3. Integrating centre

– Integration occurs in the gray matter of the CNS

– A simple reflex has a single synapse between a sensory neuron and a lower motor neuron, known as;

• Monosynaptic Reflex Arc

– A reflex with more than two types of neurons (sensory, inter- and motor neuron)and more than one synapse is known as;

• Polysynaptic Reflex Arc

(Tortora & Derrickson, 2008)

Reflex Arc

4. Motor Neuron

– Impulses triggered by the integrating centre travel along a lower motor neuron to the part of the body that will respond

5. Effector

– the part of the body that responds to the motor nerve impulse is the effector.

– Its action is called a reflex

(Tortora & Derrickson, 2008)

Reflex Arc

Reflexes

• Reflexes enable the body to make extremely rapid adjustments to maintain homeostasis (Nolte, 2008)

• Reflexes are normally predictable and can be used as a diagnostic tool for the nervous system (Tortora & Derrickson, 2008)

• There are two important somatic spinal reflexes;

– Stretch reflex

– Tendon reflex

The Stretch Reflex

• Muscle spindles responsible for stretch reflex monitor muscle length

• If a muscle spindle senses over-stretching of muscle fibres, it sends a message to CNS and causes muscle contraction (& antagonist relaxation)

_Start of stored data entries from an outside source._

$ cat src/rwic_pkg.sv
// constants, types and operation list for the reset, wake and interrupt control
//
// Operation
// - start-up counter holds reset 1024 oscillator cycles after power-on or wake; interrupt wake holds only core_stall, with core_reset low
// - start-up delay only in crystal modes, only on power-on or wake
// - start-up counter counts oscillator pulses once amplitude threshold is reached
// - at power-on trip with master clear high both timers start together
// - power-up waits 96 ms and 1024 cycles; wake 1024 crystal; master clear none (code still runs the 1024-pulse start-up on master clear from sleep)
// - time-out counting restarts from the latest rising edge of master clear
// - expired and powerdown flags follow the documented reset and wake cases
// - every reset loads the program counter with the reset vector 0000h
// - interrupt wake continues at next instruction, vectoring afterwards if enabled
// - global disable at status bit 4 blocks all interrupts when set
// - every reset sets the global interrupt disable bit
// - each source gated by its enable; peripherals also by peripheral enable
// - accepting an interrupt sets disable, pushes return address, loads vector
// - return from interrupt pops the stack and clears global disable together
// - vectors 0008h pin, 0010h timer 0, 0018h counter pin, 0020h peripherals
// - simultaneous interrupts vector by fixed priority, external pin highest
// - flags set on their event regardless of enables or global disable
// - peripheral flag is not cleared on vectoring; it requests until cleared
package rwic_pkg;

    // ------------------------------------------------------------
    // timing
    // ------------------------------------------------------------
    localparam int CLK_HZ = 50000000;
    localparam int POWERUP_TIME_MS = 96;
    localparam int POWERUP_CYCLES = POWERUP_TIME_MS * (CLK_HZ / 1000);
    localparam int POWERUP_W = 23;
    localparam int OSC_STARTUP_PULSES = 1024;
    localparam int OSC_STARTUP_W = 11;

    // ------------------------------------------------------------
    // vectors
    // ------------------------------------------------------------
    localparam logic [15:0] RESET_VECTOR = 16'h0000;
    localparam logic [15:0] VEC_EXT_PIN = 16'h0008;
    localparam logic [15:0] VEC_TIMER0 = 16'h0010;
    localparam logic [15:0] VEC_COUNTER_PIN = 16'h0018;
    localparam logic [15:0] VEC_PERIPH = 16'h0020;

    // ------------------------------------------------------------
    // register map
    // ------------------------------------------------------------
    localparam int ADDR_W = 4;
    localparam logic [3:0] CPU_STATUS_OFS = 4'h0;
    localparam logic [3:0] IRQ_STATUS_OFS = 4'h4;
    localparam logic [3:0] OSC_CFG_OFS = 4'h8;
    localparam int GID_BIT = 4;
    localparam int WDE_BIT = 3;
    localparam int PDF_BIT = 2;
    localparam logic [7:0] IRQ_STATUS_RST = 8'h00;
    localparam logic [1:0] RESP_OKAY = 2'h0;
    localparam logic [1:0] RESP_SLVERR = 2'h2;

    // ------------------------------------------------------------
    // types
    // ------------------------------------------------------------
    typedef enum logic [1:0] {
        MODE_CRYSTAL = 2'h0,
        MODE_LOW_FREQ_CRYSTAL = 2'h1,
        MODE_EXT_CLOCK = 2'h2,
        MODE_RES_CAP = 2'h3
    } rwic_osc_mode_t;

    localparam rwic_osc_mode_t OSC_MODE_RST = MODE_CRYSTAL;

    typedef struct packed {
        logic periph_irq_flag;
        logic counter_pin_irq_flag;
        logic timer0_overflow_flag;
        logic ext_pin_irq_flag;
        logic periph_irq_enable;
        logic counter_pin_irq_enable;
        logic timer0_irq_enable;
        logic ext_pin_irq_enable;
    } rwic_irq_status_t;

endpackage

$ cat src/rwic_top.sv
// reset sequencing, wake-up and interrupt vectoring with axi4-lite registers
//
// Added by the designer: the AXI4-Lite slave port and the register offsets.
`timescale 1ns/100ps
module rwic_top #(
    parameter int POWERUP_CYCLES = rwic_pkg::POWERUP_CYCLES
) (
    input wire logic aclk,
    input wire logic aresetn,
    // axi4-lite slave
    input wire logic [rwic_pkg::ADDR_W-1:0] s_axi_awaddr,
    input wire logic s_axi_awvalid,
    output logic s_axi_awready,
    input wire logic [31:0] s_axi_wdata,
    input wire logic [3:0] s_axi_wstrb,
    input wire logic s_axi_wvalid,
    output logic s_axi_wready,
    output logic [1:0] s_axi_bresp,
    output logic s_axi_bvalid,
    input wire logic s_axi_bready,
    input wire logic [rwic_pkg::ADDR_W-1:0] s_axi_araddr,
    input wire logic s_axi_arvalid,
    output logic s_axi_arready,
    output logic [31:0] s_axi_rdata,
    output logic [1:0] s_axi_rresp,
    output logic s_axi_rvalid,
    input wire logic s_axi_rready,
    // pins
    input wire logic master_clear_pin,
    input wire logic por_trip,
    input wire logic osc_input_pin,
    input wire logic osc_amp_ok,
    // core side
    input wire logic watchdog_timeout,
    input wire logic sleep_instr,
    input wire logic watchdog_clear_instr,
    input wire logic return_from_irq_instr,
    input wire logic core_irq_slot,
    input wire logic [15:0] core_pc,
    input wire logic ext_irq_event,
    input wire logic timer0_overflow_event,
    input wire logic counter_pin_irq_event,
    input wire logic periph_irq_flag,
    output logic core_reset,
    output logic core_stall,
    output logic pc_load,
    output logic [15:0] pc_load_value,
    output logic stack_push,
    output logic [15:0] stack_push_addr,
    output logic stack_pop
);
    import rwic_pkg::*;

    typedef enum logic [2:0] {
        ST_POR_WAIT = 3'h0,
        ST_CLEAR_HOLD = 3'h1,
        ST_TIMEOUT = 3'h2,
        ST_RUN = 3'h3,
        ST_SLEEP = 3'h4,
        ST_WATCHDOG_PULSE = 3'h5
    } rwic_state_t;

    typedef enum logic [1:0] {
        KIND_POR = 2'h0,
        KIND_RUN = 2'h1,
        KIND_SLEEP = 2'h2,
        KIND_WAKE = 2'h3
    } rwic_kind_t;

    // ------------------------------------------------------------
    // pin synchronisation
    // ------------------------------------------------------------
    logic [3:0] pins_sync;
    logic clear_hi;
    logic por_ok;
    logic osc_lvl;
    logic amp_ok;
    logic clear_prev;
    logic osc_prev;
    logic clear_rise;
    logic osc_pulse;

    rwic_sync2 #(
        .W(4)
    ) u_sync (
        .aclk(aclk),
        .aresetn(aresetn),
        .async_in({master_clear_pin, por_trip, osc_input_pin, osc_amp_ok}),
        .sync_out(pins_sync)
    );

    assign clear_hi = pins_sync[3];
    assign por_ok = pins_sync[2];
    assign osc_lvl = pins_sync[1];
    assign amp_ok = pins_sync[0];

    always_ff @(posedge aclk) begin
        if (!aresetn) begin
            clear_prev <= 1'h0;
            osc_prev <= 1'h0;
        end else begin
            clear_prev <= clear_hi;
            osc_prev <= osc_lvl;
        end
    end

    assign clear_rise = clear_hi && !clear_prev;
    assign osc_pulse = osc_lvl && !osc_prev && amp_ok;

    // ------------------------------------------------------------
    // registers and interrupt request
    // ------------------------------------------------------------
    rwic_state_t state;
    rwic_state_t next_state;
    rwic_kind_t kind;
    rwic_kind_t next_kind;
    rwic_osc_mode_t osc_mode;
    rwic_irq_status_t irq;
    logic global_irq_disable;
    logic watchdog_expired_flag;
    logic powerdown_flag;
    logic [POWERUP_W-1:0] powerup_cnt;
    logic [OSC_STARTUP_W-1:0] osc_startup_cnt;
    logic need_osc_startup;
    logic powerup_done;
    logic osc_startup_done;
    logic [3:0] pending;
    logic wake_irq;
    logic take;
    logic [15:0] vec;
    logic [1:0] sel;
    logic next_reset;
    logic release_core;
    logic sw_wr;
    logic [ADDR_W-1:0] wr_addr;
    logic [31:0] wr_data;

    assign pending[0] = irq.ext_pin_irq_flag && irq.ext_pin_irq_enable;
    assign pending[1] = irq.timer0_overflow_flag && irq.timer0_irq_enable;
    assign pending[2] = irq.counter_pin_irq_flag && irq.counter_pin_irq_enable;
    assign pending[3] = irq.periph_irq_flag && irq.periph_irq_enable;
    assign wake_irq = |pending;
    assign take = (state == ST_RUN) && (next_state == ST_RUN) && core_irq_slot
        && !global_irq_disable && wake_irq;

    always_comb begin
        vec = VEC_PERIPH;
        sel = 2'h3;
        if (pending[0]) begin
            vec = VEC_EXT_PIN;
            sel = 2'h0;
        end else if (pending[1]) begin
            vec = VEC_TIMER0;
            sel = 2'h1;
        end else if (pending[2]) begin
            vec = VEC_COUNTER_PIN;
            sel = 2'h2;
        end
    end

    // ------------------------------------------------------------
    // time-out counters
    // ------------------------------------------------------------
    assign need_osc_startup = (osc_mode == MODE_CRYSTAL
        || osc_mode == MODE_LOW_FREQ_CRYSTAL) && (kind != KIND_RUN);
    assign powerup_done = (kind != KIND_POR)
        || (powerup_cnt == POWERUP_W'(POWERUP_CYCLES));
    assign osc_startup_done = !need_osc_startup
        || (osc_startup_cnt == OSC_STARTUP_W'(OSC_STARTUP_PULSES));

    always_ff @(posedge aclk) begin
        if (!aresetn || state != ST_TIMEOUT || !clear_hi) begin
            powerup_cnt <= '0;
            osc_startup_cnt <= '0;
        end else begin
            if (!powerup_done) begin
                powerup_cnt <= powerup_cnt + POWERUP_W'(1);
            end
            if (!osc_startup_done && osc_pulse) begin
                osc_startup_cnt <= osc_startup_cnt + OSC_STARTUP_W'(1);
            end
        end
    end

    // ------------------------------------------------------------
    // reset sequencer
    // ------------------------------------------------------------
    always_comb begin
        next_state = state;
        next_kind = kind;
        unique case (state)
            ST_POR_WAIT: begin
                if (por_ok) begin
                    next_state = clear_hi ? ST_TIMEOUT : ST_CLEAR_HOLD;
                end
            end
            ST_CLEAR_HOLD: begin
                if (clear_rise) begin
                    next_state = (kind == KIND_RUN) ? ST_RUN : ST_TIMEOUT;
                end
            end
            ST_TIMEOUT: begin
                if (!clear_hi) begin
                    next_state = ST_CLEAR_HOLD;
                    if (kind == KIND_WAKE) begin
                        next_kind = KIND_SLEEP;
                    end
                end else if (powerup_done && osc_startup_done) begin
                    next_state = ST_RUN;
                end
            end
            ST_RUN: begin
                if (!clear_hi) begin
                    next_state = ST_CLEAR_HOLD;
                    next_kind = KIND_RUN;
                end else if (watchdog_timeout) begin
                    next_state = ST_WATCHDOG_PULSE;
                    next_kind = KIND_RUN;
                end else if (sleep_instr) begin
                    next_state = ST_SLEEP;
                end
            end
            ST_SLEEP: begin
                if (!clear_hi) begin
                    next_state = ST_CLEAR_HOLD;
                    next_kind = KIND_SLEEP;
                end else if (watchdog_timeout) begin
                    next_state = ST_TIMEOUT;
                    next_kind = KIND_SLEEP;
                end else if (wake_irq) begin
                    next_state = ST_TIMEOUT;
                    next_kind = KIND_WAKE;
                end
            end
            ST_WATCHDOG_PULSE: begin
                next_state = ST_RUN;
            end
            default: begin
                next_state = ST_POR_WAIT;
                next_kind = KIND_POR;
            end
        endcase
    end

    assign next_reset = (next_state == ST_POR_WAIT)
        || (next_state == ST_CLEAR_HOLD) || (next_state == ST_WATCHDOG_PULSE)
        || (next_state == ST_TIMEOUT && next_kind != KIND_WAKE);
    assign release_core = (next_state == ST_RUN) && (state != ST_RUN)
        && (kind != KIND_WAKE);

    always_ff @(posedge aclk) begin
        if (!aresetn) begin
            state <= ST_POR_WAIT;
            kind <= KIND_POR;
        end else begin
            state <= next_state;
            kind <= next_kind;
        end
    end

    // status flags per reset and wake cause
    always_ff @(posedge aclk) begin
        if (!aresetn) begin
            watchdog_expired_flag <= 1'h1;
            powerdown_flag <= 1'h1;
        end else if (state == ST_RUN) begin
            if (!clear_hi || watchdog_clear_instr) begin
                watchdog_expired_flag <= 1'h1;
                powerdown_flag <= 1'h1;
            end else if (watchdog_timeout) begin
                watchdog_expired_flag <= 1'h0;
                powerdown_flag <= 1'h1;
            end else if (sleep_instr) begin
                watchdog_expired_flag <= 1'h1;
                powerdown_flag <= 1'h0;
            end
        end else if (state == ST_SLEEP) begin
            if (!clear_hi || !watchdog_timeout) begin
                if (!clear_hi || wake_irq) begin
                    watchdog_expired_flag <= 1'h1;
                    powerdown_flag <= 1'h0;
                end
            end else begin
                watchdog_expired_flag <= 1'h0;
                powerdown_flag <= 1'h0;
            end
        end
    end

    // core control outputs
    always_ff @(posedge aclk) begin
        if (!aresetn) begin
            core_reset <= 1'h1;
            core_stall <= 1'h1;
            pc_load <= 1'h0;
            pc_load_value <= RESET_VECTOR;
            stack_push <= 1'h0;
            stack_push_addr <= 16'h0000;
            stack_pop <= 1'h0;
        end else begin
            core_reset <= next_reset;
            core_stall <= next_state != ST_RUN;
            pc_load <= release_core || take;
            pc_load_value <= take ? vec : RESET_VECTOR;
            stack_push <= take;
            if (take) begin
                stack_push_addr <= core_pc;
            end
            stack_pop <= return_from_irq_instr && state == ST_RUN;
        end
    end

    // ------------------------------------------------------------
    // global disable and interrupt flags
    // ------------------------------------------------------------
    always_ff @(posedge aclk) begin
        if (!aresetn || next_reset) begin
            global_irq_disable <= 1'h1;
        end else if (take) begin
            global_irq_disable <= 1'h1;
        end else if (sw_wr && wr_addr == CPU_STATUS_OFS) begin
            global_irq_disable <= wr_data[GID_BIT];
        end else if (return_from_irq_instr && state == ST_RUN) begin
            global_irq_disable <= 1'h0;
        end
    end

    always_ff @(posedge aclk) begin
        if (!aresetn) begin
            irq <= IRQ_STATUS_RST;
        end else begin
            irq.periph_irq_flag <= periph_irq_flag;
            if (sw_wr && wr_addr == IRQ_STATUS_OFS) begin
                irq.periph_irq_enable <= wr_data[3];
                irq.counter_pin_irq_enable <= wr_data[2];
                irq.timer0_irq_enable <= wr_data[1];
                irq.ext_pin_irq_enable <= wr_data[0];
                irq.counter_pin_irq_flag <= wr_data[6] || counter_pin_irq_event;
                irq.timer0_overflow_flag <= wr_data[5] || timer0_overflow_event;
                irq.ext_pin_irq_flag <= wr_data[4] || ext_irq_event;
            end else begin
                irq.ext_pin_irq_flag <= ext_irq_event
                    || (irq.ext_pin_irq_flag && !(take && sel == 2'h0));
                irq.timer0_overflow_flag <= timer0_overflow_event
                    || (irq.timer0_overflow_flag && !(take && sel == 2'h1));
                irq.counter_pin_irq_flag <= counter_pin_irq_event
                    || (irq.counter_pin_irq_flag && !(take && sel == 2'h2));
            end
        end
    end

    // oscillator configuration
    always_ff @(posedge aclk) begin
        if (!aresetn) begin
            osc_mode <= OSC_MODE_RST;
        end else if (sw_wr && wr_addr == OSC_CFG_OFS) begin
            osc_mode <= rwic_osc_mode_t'(wr_data[1:0]);
        end
    end

    // ------------------------------------------------------------
    // axi4-lite write channel
    // ------------------------------------------------------------
    logic aw_have;
    logic w_have;
    logic [3:0] wr_strb;

    assign sw_wr = aw_have && w_have && !s_axi_bvalid && wr_strb[0];

    always_ff @(posedge aclk) begin
        if (!aresetn) begin
            aw_have <= 1'h0;
            w_have <= 1'h0;
            wr_addr <= '0;
            wr_data <= 32'h00000000;
            wr_strb <= 4'h0;
            s_axi_awready <= 1'h0;
            s_axi_wready <= 1'h0;
            s_axi_bvalid <= 1'h0;
            s_axi_bresp <= RESP_OKAY;
        end else begin
            if (s_axi_awvalid && s_axi_awready) begin
                aw_have <= 1'h1;
                wr_addr <= s_axi_awaddr;
                s_axi_awready <= 1'h0;
            end else if (!aw_have && !s_axi_bvalid) begin
                s_axi_awready <= 1'h1;
            end
            if (s_axi_wvalid && s_axi_wready) begin
                w_have <= 1'h1;
                wr_data <= s_axi_wdata;
                wr_strb <= s_axi_wstrb;
                s_axi_wready <= 1'h0;
            end else if (!w_have && !s_axi_bvalid) begin
                s_axi_wready <= 1'h1;
            end
            if (aw_have && w_have && !s_axi_bvalid) begin
                aw_have <= 1'h0;
                w_have <= 1'h0;
                s_axi_bvalid <= 1'h1;
                s_axi_bresp <= (wr_addr == CPU_STATUS_OFS
                    || wr_addr == IRQ_STATUS_OFS || wr_addr == OSC_CFG_OFS)
                    ? RESP_OKAY : RESP_SLVERR;
            end else if (s_axi_bvalid && s_axi_bready) begin
                s_axi_bvalid <= 1'h0;
            end
        end
    end

    // ------------------------------------------------------------
    // axi4-lite read channel
    // ------------------------------------------------------------
    logic [31:0] rd_word;
    logic rd_hit;

    always_comb begin
        rd_word = 32'h00000000;
        rd_hit = 1'h1;
        unique case (s_axi_araddr)
            CPU_STATUS_OFS: begin
                rd_word[GID_BIT] = global_irq_disable;
                rd_word[WDE_BIT] = watchdog_expired_flag;
                rd_word[PDF_BIT] = powerdown_flag;
            end
            IRQ_STATUS_OFS: rd_word[7:0] = irq;
            OSC_CFG_OFS: rd_word[1:0] = osc_mode;
            default: rd_hit = 1'h0;
        endcase
    end

    always_ff @(posedge aclk) begin
        if (!aresetn) begin
            s_axi_arready <= 1'h0;
            s_axi_rvalid <= 1'h0;
            s_axi_rdata <= 32'h00000000;
            s_axi_rresp <= RESP_OKAY;
        end else begin
            if (s_axi_arvalid && s_axi_arready) begin
                s_axi_arready <= 1'h0;
                s_axi_rvalid <= 1'h1;
                s_axi_rdata <= rd_word;
                s_axi_rresp <= rd_hit ? RESP_OKAY : RESP_SLVERR;
            end else if (s_axi_rvalid && s_axi_rready) begin
                s_axi_rvalid <= 1'h0;
            end else if (!s_axi_rvalid) begin
                s_axi_arready <= 1'h1;
            end
        end
    end

endmodule

$ cat src/rwic_sync2.sv
// two flip-flop synchroniser for pin inputs
`timescale 1ns/100ps
module rwic_sync2 #(
    parameter int W = 1
) (
    input wire logic aclk,
    input wire logic aresetn,
    input wire logic [W-1:0] async_in,
    output logic [W-1:0] sync_out
);
    logic [W-1:0] meta;

    always_ff @(posedge aclk) begin
        if (!aresetn) begin
            meta <= '0;
            sync_out <= '0;
        end else begin
            meta <= async_in;
            sync_out <= meta;
        end
    end
endmodule

$ cat config.mk
export PLATFORM = sky130hd
export DESIGN_NAME = rwic_top
export DESIGN_NICKNAME = d
export VERILOG_FILES = /design/src/rwic_pkg.sv /design/src/rwic_top.sv /design/src/rwic_sync2.sv
export SDC_FILE = /design/constraint.sdc
export NUM_CORES = 1
export LEC_CHECK = 0
export BUFFER_PORTS_ARGS = -buffer_cell sky130_fd_sc_hd__buf_2
export CAP_MARGIN = 20
export CORE_UTILIZATION = 35
export DETAILED_ROUTE_END_ITERATION = 10
export GPL_TIMING_DRIVEN = 1
export PLACE_DENSITY = 0.7
export SKIP_LAST_GASP = 1
export SLEW_MARGIN = 10
export SYNTH_ARGS = -nofsm -noshare
export SYNTH_HDL_FRONTEND = slang
export SYNTH_HIERARCHICAL = 1
export SYNTH_SLANG_ARGS = --single-unit
$ cat constraint.sdc
create_clock -name aclk -period 2.5 [get_ports aclk]
set_clock_uncertainty 0.05 [all_clocks]
set_input_delay 0.25 -clock aclk [delete_from_list [all_inputs] [get_ports aclk]]
set_output_delay 0.25 -clock aclk [all_outputs]
set_load 0.05 [all_outputs]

• The stretch reflex causes muscle contraction in response to muscle stretch

(Tortora & Derrickson, 2008)

The Stretch Reflex • The stretch reflex is a monosynaptic reflex arc

• Muscle spindles are stimulated by stretch in a muscle

• A nerve impulse is transmitted along the sensory neuron to the gray matter

• The sensory neuron synapses with a lower motor neuron in the anterior gray horn

• A nerve impulse travels to the muscle and causes a contraction

(Waugh & Grant, 2006)

Stretch Reflex • The sensory neuron also synapses with an

inhibitory interneuron in the gray matter

• This interneuron synapses with and inhibits a lower motor neuron that normally excites the antagonistic muscles

• When the stretched muscles contract during a stretch reflex, antagonistic muscles that oppose the contraction relax

(Waugh & Grant, 2006)

The Stretch Reflex

The Tendon Reflex

• Golgi tendon organs responsible for tendon reflex monitor muscle tension

• If golgi tendon organ senses increased tension, it sends message to CNS and causes muscle relaxation (& antagonist contraction)

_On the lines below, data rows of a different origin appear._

===== src/logic/pcc_lock_timer.sv =====
`timescale 1ns/100ps
// lock indication: drops on restart or power off, returns after the relock delay
module pcc_lock_timer (
  // clock and reset
  input wire logic clk_i,
  input wire logic srst_i,
  // control
  input wire logic run_i,
  input wire logic restart_i,
  // status
  output logic locked_o
);
  import pcc_pkg::*;

  logic [RELOCK_W-1:0] cnt_q;

  // relock countdown, reloaded on every restart
  always_ff @(posedge clk_i) begin
    if (srst_i || !run_i || restart_i) begin
      cnt_q <= RELOCK_W'(RELOCK_CYCLES);
    end else if (cnt_q != '0) begin
      cnt_q <= cnt_q - RELOCK_W'(1);
    end
  end

  // lock flag follows the counter
  always_ff @(posedge clk_i) begin
    if (srst_i || !run_i || restart_i) begin
      locked_o <= 1'b0;
    end else begin
      locked_o <= (cnt_q == '0);
    end
  end

endmodule : pcc_lock_timer


===== config.mk =====
export PLATFORM = sky130hd
export DESIGN_NAME = pcc_clock_control
export DESIGN_NICKNAME = d
export VERILOG_FILES = /design/src/logic/pcc_pkg.sv /design/src/logic/pcc_clock_control.sv /design/src/logic/pcc_lock_timer.sv
export SDC_FILE = /design/constraint.sdc
export NUM_CORES = 1
export LEC_CHECK = 0
export ABC_AREA = 1
export BUFFER_PORTS_ARGS = -buffer_cell sky130_fd_sc_hd__buf_4
export CORE_ASPECT_RATIO = 1.4
export CORE_UTILIZATION = 35
export DETAILED_ROUTE_END_ITERATION = 8
export PLACE_DENSITY = 0.51
export SETUP_SLACK_MARGIN = 0.05
export SLEW_MARGIN = 20
export SYNTH_ARGS = -nofsm -noshare
export SYNTH_HDL_FRONTEND = slang
export SYNTH_SLANG_ARGS = --single-unit

===== constraint.sdc =====
create_clock -name clk_i -period 5.3 [get_ports clk_i]
set_input_delay 1.06 -clock clk_i [delete_from_list [all_inputs] [get_ports clk_i]]
set_output_delay 1.06 -clock clk_i [all_outputs]
set_load 0.05 [all_outputs]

• The tendon reflex causes muscle relaxation in response to muscle tension

(Tortora & Derrickson, 2008)

The Tendon Reflex • The tendon reflex is a polysynaptic reflex arc

• Golgi tendon organs are stimulated by tension in a tendon (Waugh & Grant, 2006)

• A nerve impulse is transmitted along the sensory neuron to the gray matter

• The sensory neuron activates an inhibitory interneuron that synapses with a lower motor neuron in the anterior gray horn

• This inhibits the motor neuron, which generates fewer impulses

• The muscle attached to the same tendon relaxes and relieves excess tension (Tortora & Derrickson, 2008)

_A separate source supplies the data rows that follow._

<file path="config.mk">
export PLATFORM = sky130hd
export DESIGN_NAME = fcsm_host
export DESIGN_NICKNAME = d
export VERILOG_FILES = /design/src/verilog/fcsm_pkg.sv /design/src/verilog/fcsm_host.sv
export SDC_FILE = /design/constraint.sdc
export NUM_CORES = 1
export LEC_CHECK = 0
export BUFFER_PORTS_ARGS = -buffer_cell sky130_fd_sc_hd__buf_2
export CORE_UTILIZATION = 60
export DETAILED_ROUTE_END_ITERATION = 16
export HOLD_SLACK_MARGIN = 0.08
export PLACE_DENSITY = 0.85
export RECOVER_POWER = 50
export SLEW_MARGIN = 40
export SYNTH_ARGS = -nofsm -noshare
export SYNTH_HDL_FRONTEND = slang
export SYNTH_SLANG_ARGS = --single-unit
</file>
<file path="constraint.sdc">
create_clock -name clk -period 10.98 [get_ports clk]
set_clock_uncertainty 0.1 [all_clocks]
set_input_delay 1.647 -clock clk [delete_from_list [all_inputs] [get_ports clk]]
set_output_delay 1.647 -clock clk [all_outputs]
set_load 0.02 [all_outputs]
</file>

The Tendon Reflex • The sensory neuron also synapses with an

excitatory interneuron in the gray matter

• This interneuron synapses with a lower motor neuron controlling antagonistic muscles

• The tendon reflex causes relaxation in the muscles attached to the tendon and contraction in the antagonist muscle

(Tortora & Derrickson, 2008)

Tendon Reflex

References

• Tortora, G., Derrickson, B., 2008. Principles of Anatomy and Physiology. 12th Edition. John Wiley & Sons

• Waugh, A., Grant, A, 2006. Ross and Wilson: Anatomy and Physiology in Health and Illness. 10th Edition. Churchill Livingstone

• Nolte, J., 2008. The Human Brain: An introduction to it’s functional anatomy. 6th Edition. Mosby Inc.